Dataset entries
◆ ◆ ◆ ◆ ◆

Context: an optimization exercise on an open-source flow, tuned for small area, a short achievable clock period and few clock cycles per item. The choices shown serve that exercise and are no tape-out recipe.

build 62:
==> flow/design.v <==
module vadd_pipe_kernel #(
    parameter int C_DATA_WIDTH = 512,
    parameter int C_LANE_WIDTH = 32,
    parameter int C_STAGES     = 1
) (
    input  logic                    clk,
    input  logic                    reset,
    output logic                    in_ready,
    input  logic                    in_avail,
    input  logic [C_DATA_WIDTH-1:0] in_data,
    input  logic                    out_ready,
    output logic                    out_avail,
    output logic [C_DATA_WIDTH-1:0] out_data,
    input  logic [C_LANE_WIDTH-1:0] cfg_addend,
    input  logic                    cfg_clear,
    output logic [31:0]             beat_count,
    output logic                    ovf_sticky
);
    localparam int N_LANES = C_DATA_WIDTH / C_LANE_WIDTH;
    logic                    valid_q;
    logic [C_DATA_WIDTH-1:0] data_q;
    logic [C_DATA_WIDTH-1:0] lane_result;
    logic [N_LANES-1:0]      lane_carry;
    logic                    load;
    for (genvar i = 0; i < N_LANES; i++) begin : g_lane
        logic [C_LANE_WIDTH:0] lane_sum;
        assign lane_sum      = {1'b0, in_data[i*C_LANE_WIDTH +: C_LANE_WIDTH]} + {1'b0, cfg_addend};
        assign lane_carry[i] = lane_sum[C_LANE_WIDTH];
        assign lane_result[i*C_LANE_WIDTH +: C_LANE_WIDTH] = lane_sum[C_LANE_WIDTH-1:0];
    end
    assign load      = !valid_q || out_ready;
    assign in_ready  = load;
    assign out_avail = valid_q;
    assign out_data  = data_q;
    always_ff @(posedge clk) begin
        if (!reset) valid_q <= 1'b0;
        else if (load) valid_q <= in_avail;
    end
    always_ff @(posedge clk) begin
        if (load) data_q <= lane_result;
    end
    always_ff @(posedge clk) begin
        if (!reset || cfg_clear) begin
            beat_count <= '0;
            ovf_sticky <= 1'b0;
        end else begin
            if (valid_q && out_ready) beat_count <= beat_count + 32'd1;
            if (in_avail && load && (|lane_carry)) ovf_sticky <= 1'b1;
        end
    end
endmodule
export LEC_CHECK = 0
export CAP_MARGIN = 20
export CORE_MARGIN = 2
export CORE_UTILIZATION = 50
export SLEW_MARGIN = 20
create_clock -name core_clock -period 5.5 [get_ports {clk}]
standard.sh (not shown) runs the stock make flow with config.mk's settings and CLKGATE_MAP_FILE= SYNTH_SCRIPT=/design/flow/synth_recipe.tcl, a recipe that flattens the netlist after the stock synthesis.
==> flow/flow/run.sh <==
#!/bin/bash
# Own layout flow: the standard ORFS flow (standard synthesis unchanged), with
#  - every port buffered by a small buffer (buf_1) instead of the default pick,
#  - in_ready and out_ready pins kept next to each other (their path is combinational),
# Each step's full output goes to a log file in the work folder.
set -euo pipefail
W=$(pwd)
bash standard.sh finish \
  "BUFFER_PORTS_ARGS=-buffer_cell sky130_fd_sc_hd__buf_1" \
  "PRE_IO_PLACEMENT_TCL=$W/flow/pins.tcl" \
  "PLACE_PINS_ARGS=-min_distance 1 -min_distance_in_tracks" \
  > "$W/standard.log" 2>&1
==> flow/flow/pins.tcl <==
# Keep the combinational handshake pair (out_ready -> in_ready) side by side.
set_io_pin_constraint -group -order -pin_names {out_ready in_ready}
diff inputs: build 62 => build 76
- SETUP_SLACK_MARGIN: unset -> 2.8
--- a/flow/flow/run.sh
+++ b/flow/flow/run.sh
@@ -11 +10,0 @@
-  "PLACE_PINS_ARGS=-min_distance 1 -min_distance_in_tracks" \
[summary]
What ended build 76 was a tool error in 3_2_place_iop; the run never finished.
Xor and xnor area share after synthesis: build 76 vs build 62 identical
Re number of library cell types mapped by synthesis: no difference whatsoever between build 62 and build 76.
Comparing build 62 against build 76, there is no change at all in count of flip-flops with a built-in enable after synthesis.
Synthesized cell count came out exactly the same in build 76 and build 62.
Diff build 62..build 76 | die boundary height | unchanged
| initial cell density of the core | build 76 vs build 62 | ≈ equal |
As far as netlist area before placement goes, build 62 and build 76 are indistinguishable; the numbers are identical.
Input-level comparison between build 40 and build 76:
- CORE_UTILIZATION changed from 50 to 25
- SETUP_SLACK_MARGIN removed (was 2.8)
==> flow/run.sh (new file) <==
#!/bin/bash
# synth_recipe.tcl (not shown) runs the flow's synth.tcl, then flattens the netlist and writes it again
# the make line also repeats each setting of config.mk as NAME=value (left out here)
make -C /OpenROAD-flow-scripts/flow DESIGN_CONFIG=/design/flow/config.mk WORK_HOME=/design/flow/orfs CLKGATE_MAP_FILE= SYNTH_SCRIPT=/design/flow/synth_recipe.tcl finish
removed: flow/flow/run.sh
removed: flow/flow/pins.tcl
removed: flow/standard.sh
==> notes.md <==
- Build 40 has completed all stages; timing, DRC and antenna checks passed.
- From build 76 to build 40 the numbers moved as follows: site row count rose 44, die span in y increased 41%, XOR/XNOR share of the synthesized area level, number of flops mapped to enable cells by yosys was more or less identical.
- Taking build 76 as the reference, in build 40 number of synthesized register bits barely changed, simple-gate share of the synthesized area ~0 delta, width of the die moved up, starting utilization of the core area decreased 25 points.
- Build 76 → build 40: synthesized cell count ~0 delta, synthesized-area fraction occupied by adder cells about even.
No run of this note included a check of the RTL's function; only the layout flow was run.

what the ideal ports hide:
The flow's constraints put no driver on any port. The routed layouts listed below were extracted and timed again, unchanged, in two steps. Step 1: set_driving_cell puts a clkbuf_16 on clk and a buf_2 on each other input, an assumption about the parent block. Step 2 times the ports against the registers' clock, not the clock port: input delays grow and output delays shrink by t, the midpoint of the rising clock arrivals with the driver on. Slacks: ideal / step 1 / step 2; pairs: ideal / step 1.
run	t (ns)	setup WS [ns]	worst setup path after step 2	worst slew at a driven data input, ns	cell pins on the clock port's net
build 62	0.692	1.086 / 1.119 / 0.427	input to register	0.16	1
build 40	0.773	0.657 / 0.715 / -0.058	input to register	0.29	1
Met with ideal ports but missed after step 2: setup timing in build 40. For build 40, which loses most, drivers alone change the setup slack by +0.058 ns; drivers and shift together by -0.715 ns.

◆ ◆ ◆ ◆ ◆

Work required
Wherever a line above contains the string "flops", count it; then give the total alone.

Answer for this exercise
2